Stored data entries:

━━━

File: src/rtl/quicksort_main.sv
// In-place Lomuto quicksort of a 16-byte RAM seeded from a constant table,
// with two slave channels for reading/writing the RAM and reading the table.
module quicksort_main
    import quicksort_pkg::*;
#(
    parameter int unsigned MEM_var_28860_28869 = 32,
    parameter int unsigned MEM_var_29131_28866 = 32
) (
    input  logic        clock,
    input  logic        reset,
    input  logic        start_port,
    input  logic [1:0]  S_oe_ram,
    input  logic [1:0]  S_we_ram,
    input  logic [13:0] S_addr_ram,
    input  logic [15:0] S_Wdata_ram,
    input  logic [7:0]  S_data_ram_size,
    input  logic [15:0] M_Rdata_ram,
    input  logic [1:0]  M_DataRdy,
    output logic        done_port,
    output logic [15:0] Sout_Rdata_ram,
    output logic [1:0]  Sout_DataRdy,
    output logic [1:0]  Mout_oe_ram,
    output logic [1:0]  Mout_we_ram,
    output logic [13:0] Mout_addr_ram,
    output logic [15:0] Mout_Wdata_ram,
    output logic [7:0]  Mout_data_ram_size
);

    state_t      state_q, state_d;
    idx_t        lo_q, lo_d, hi_q, hi_d, i_q, i_d, j_q, j_d;
    byte_t       pivot_q, pivot_d;
    byte_t       ram_q [N];
    byte_t       ram_d [N];
    logic [15:0] rdata_q, rdata_d;
    logic [1:0]  rdy_q, rdy_d;

    logic        push_a, push_b, pop, stk_empty;
    idx_t        a_lo, a_hi, b_lo, b_hi, top_lo, top_hi;

    logic [6:0]  ch_addr  [2];
    byte_t       ch_wdata [2];
    byte_t       ch_mask  [2];
    logic        ch_rd    [2];
    logic        ch_wr    [2];
    logic        host_ok;
    logic        unused_master;

    assign unused_master      = ^{M_Rdata_ram, M_DataRdy};
    assign Mout_oe_ram        = '0;
    assign Mout_we_ram        = '0;
    assign Mout_addr_ram      = '0;
    assign Mout_Wdata_ram     = '0;
    assign Mout_data_ram_size = '0;
    assign Sout_Rdata_ram     = rdata_q;
    assign Sout_DataRdy       = rdy_q;
    assign host_ok            = (state_q == S_IDLE) || (state_q == S_DONE);

    qs_range_stack u_stack (
        .clk      (clock),
        .rst      (reset),
        .push_a_i (push_a),
        .push_b_i (push_b),
        .pop_i    (pop),
        .a_lo_i   (a_lo),
        .a_hi_i   (a_hi),
        .b_lo_i   (b_lo),
        .b_hi_i   (b_hi),
        .empty_o  (stk_empty),
        .top_lo_o (top_lo),
        .top_hi_o (top_hi)
    );

    // Slave decode: a read wins over a write on the same channel; RAM window shadows the table.
    always_comb begin
        rdata_d = '0;
        rdy_d   = '0;
        for (int unsigned c = 0; c < 2; c++) begin
            ch_addr[c]  = S_addr_ram[7*c +: 7];
            ch_wdata[c] = S_Wdata_ram[8*c +: 8];
            ch_mask[c]  = size_mask(S_data_ram_size[4*c +: 4]);
            ch_rd[c]    = S_oe_ram[c] && (in_range(ch_addr[c], MEM_var_29131_28866) ||
                                          in_range(ch_addr[c], MEM_var_28860_28869));
            ch_wr[c]    = S_we_ram[c] && !S_oe_ram[c] && host_ok &&
                          in_range(ch_addr[c], MEM_var_29131_28866);
            rdy_d[c]    = ch_rd[c] || ch_wr[c];
            if (ch_rd[c]) begin
                if (in_range(ch_addr[c], MEM_var_29131_28866)) begin
                    rdata_d[8*c +: 8] = ram_q[offset_of(ch_addr[c], MEM_var_29131_28866)];
                end else begin
                    rdata_d[8*c +: 8] = SRC_TABLE[offset_of(ch_addr[c], MEM_var_28860_28869)];
                end
            end
        end
    end

    // Sort FSM next state, RAM updates and stack control; host writes applied last (channel 1 last).
    always_comb begin
        state_d   = state_q;
        lo_d      = lo_q;
        hi_d      = hi_q;
        i_d       = i_q;
        j_d       = j_q;
        pivot_d   = pivot_q;
        ram_d     = ram_q;
        push_a    = 1'b0;
        push_b    = 1'b0;
        pop       = 1'b0;
        a_lo      = '0;
        a_hi      = '0;
        b_lo      = '0;
        b_hi      = '0;
        done_port = 1'b0;
        case (state_q)
            S_IDLE: begin
                if (start_port) begin
                    j_d     = '0;
                    state_d = S_COPY;
                end
            end
            S_COPY: begin
                ram_d[j_q] = SRC_TABLE[j_q];
                if (j_q == idx_t'(N - 1)) begin
                    push_a  = 1'b1;
                    a_lo    = '0;
                    a_hi    = idx_t'(N - 1);
                    state_d = S_POP;
                end else begin
                    j_d = j_q + 4'd1;
                end
            end
            S_POP: begin
                if (stk_empty) begin
                    state_d = S_DONE;
                end else begin
                    pop = 1'b1;
                    if (top_lo < top_hi) begin
                        lo_d    = top_lo;
                        hi_d    = top_hi;
                        i_d     = top_lo;
                        j_d     = top_lo;
                        pivot_d = ram_q[top_hi];
                        state_d = S_PART;
                    end
                end
            end
            S_PART: begin
                if ($signed(ram_q[j_q]) < $signed(pivot_q)) begin
                    ram_d[i_q] = ram_q[j_q];
                    ram_d[j_q] = ram_q[i_q];
                    i_d        = i_q + 4'd1;
                end
                if (j_q == hi_q - 4'd1) begin
                    state_d = S_PLACE;
                end else begin
                    j_d = j_q + 4'd1;
                end
            end
            S_PLACE: begin
                ram_d[i_q] = ram_q[hi_q];
                ram_d[hi_q] = ram_q[i_q];
                push_a = 1'b1;
                push_b = 1'b1;
                // Edge indices push an explicitly empty (lo>hi) range instead of wrapping.
                if (i_q == 4'hF) begin
                    a_lo = 4'hF;
                    a_hi = 4'h0;
                end else begin
                    a_lo = i_q + 4'd1;
                    a_hi = hi_q;
                end
                if (i_q == 4'h0) begin
                    b_lo = 4'h1;
                    b_hi = 4'h0;
                end else begin
                    b_lo = lo_q;
                    b_hi = i_q - 4'd1;
                end
                state_d = S_POP;
            end
            S_DONE: begin
                done_port = 1'b1;
                state_d   = S_IDLE;
            end
            default: state_d = S_IDLE;
        endcase
        for (int unsigned c = 0; c < 2; c++) begin
            if (ch_wr[c]) begin
                ram_d[offset_of(ch_addr[c], MEM_var_29131_28866)] =
                    (ram_q[offset_of(ch_addr[c], MEM_var_29131_28866)] & ~ch_mask[c]) |
                    (ch_wdata[c] & ch_mask[c]);
            end
        end
    end

    // State, datapath, RAM and slave response registers.
    always_ff @(posedge clock or posedge reset) begin
        if (reset) begin
            state_q <= S_IDLE;
            lo_q    <= '0;
            hi_q    <= '0;
            i_q     <= '0;
            j_q     <= '0;
            pivot_q <= '0;
            ram_q   <= '{default: '0};
            rdata_q <= '0;
            rdy_q   <= '0;
        end else begin
            state_q <= state_d;
            lo_q    <= lo_d;
            hi_q    <= hi_d;
            i_q     <= i_d;
            j_q     <= j_d;
            pivot_q <= pivot_d;
            ram_q   <= ram_d;
            rdata_q <= rdata_d;
            rdy_q   <= rdy_d;
        end
    end

endmodule

File: config.mk
export PLATFORM = sky130hd
export DESIGN_NAME = quicksort_main
export DESIGN_NICKNAME = d
export VERILOG_FILES = /design/src/rtl/quicksort_pkg.sv /design/src/rtl/qs_range_stack.sv /design/src/rtl/quicksort_main.sv
export SDC_FILE = /design/constraint.sdc
export NUM_CORES = 2
export LEC_CHECK = 0
export CAP_MARGIN = 30
export CORE_MARGIN = 1
export CORE_UTILIZATION = 43
export DETAILED_ROUTE_END_ITERATION = 8
export PLACE_DENSITY = 0.63
export SYNTH_ARGS = -nofsm -noshare
export SYNTH_HDL_FRONTEND = slang
export SYNTH_HIERARCHICAL = 1
export SYNTH_SLANG_ARGS = --single-unit
export TNS_END_PERCENT = 20
File: constraint.sdc
create_clock -name clock -period 8.5 [get_ports clock]
set_clock_uncertainty 0.05 [all_clocks]
set_input_delay 1.275 -clock clock [delete_from_list [all_inputs] [get_ports clock]]
set_output_delay 1.275 -clock clock [all_outputs]
set_load 0.1 [all_outputs]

━━━

§ Problem details
The answer should be nothing more than the lines from the one with "if (reset) begin" through the end of the entries, restated word for word.

§ Your response
        if (reset) begin
            state_q <= S_IDLE;
            lo_q    <= '0;
            hi_q    <= '0;
            i_q     <= '0;
            j_q     <= '0;
            pivot_q <= '0;
            ram_q   <= '{default: '0};
            rdata_q <= '0;
            rdy_q   <= '0;
        end else begin
            state_q <= state_d;
            lo_q    <= lo_d;
            hi_q    <= hi_d;
            i_q     <= i_d;
            j_q     <= j_d;
            pivot_q <= pivot_d;
            ram_q   <= ram_d;
            rdata_q <= rdata_d;
            rdy_q   <= rdy_d;
        end
    end

endmodule

File: config.mk
export PLATFORM = sky130hd
export DESIGN_NAME = quicksort_main
export DESIGN_NICKNAME = d
export VERILOG_FILES = /design/src/rtl/quicksort_pkg.sv /design/src/rtl/qs_range_stack.sv /design/src/rtl/quicksort_main.sv
export SDC_FILE = /design/constraint.sdc
export NUM_CORES = 2
export LEC_CHECK = 0
export CAP_MARGIN = 30
export CORE_MARGIN = 1
export CORE_UTILIZATION = 43
export DETAILED_ROUTE_END_ITERATION = 8
export PLACE_DENSITY = 0.63
export SYNTH_ARGS = -nofsm -noshare
export SYNTH_HDL_FRONTEND = slang
export SYNTH_HIERARCHICAL = 1
export SYNTH_SLANG_ARGS = --single-unit
export TNS_END_PERCENT = 20
File: constraint.sdc
create_clock -name clock -period 8.5 [get_ports clock]
set_clock_uncertainty 0.05 [all_clocks]
set_input_delay 1.275 -clock clock [delete_from_list [all_inputs] [get_ports clock]]
set_output_delay 1.275 -clock clock [all_outputs]
set_load 0.1 [all_outputs]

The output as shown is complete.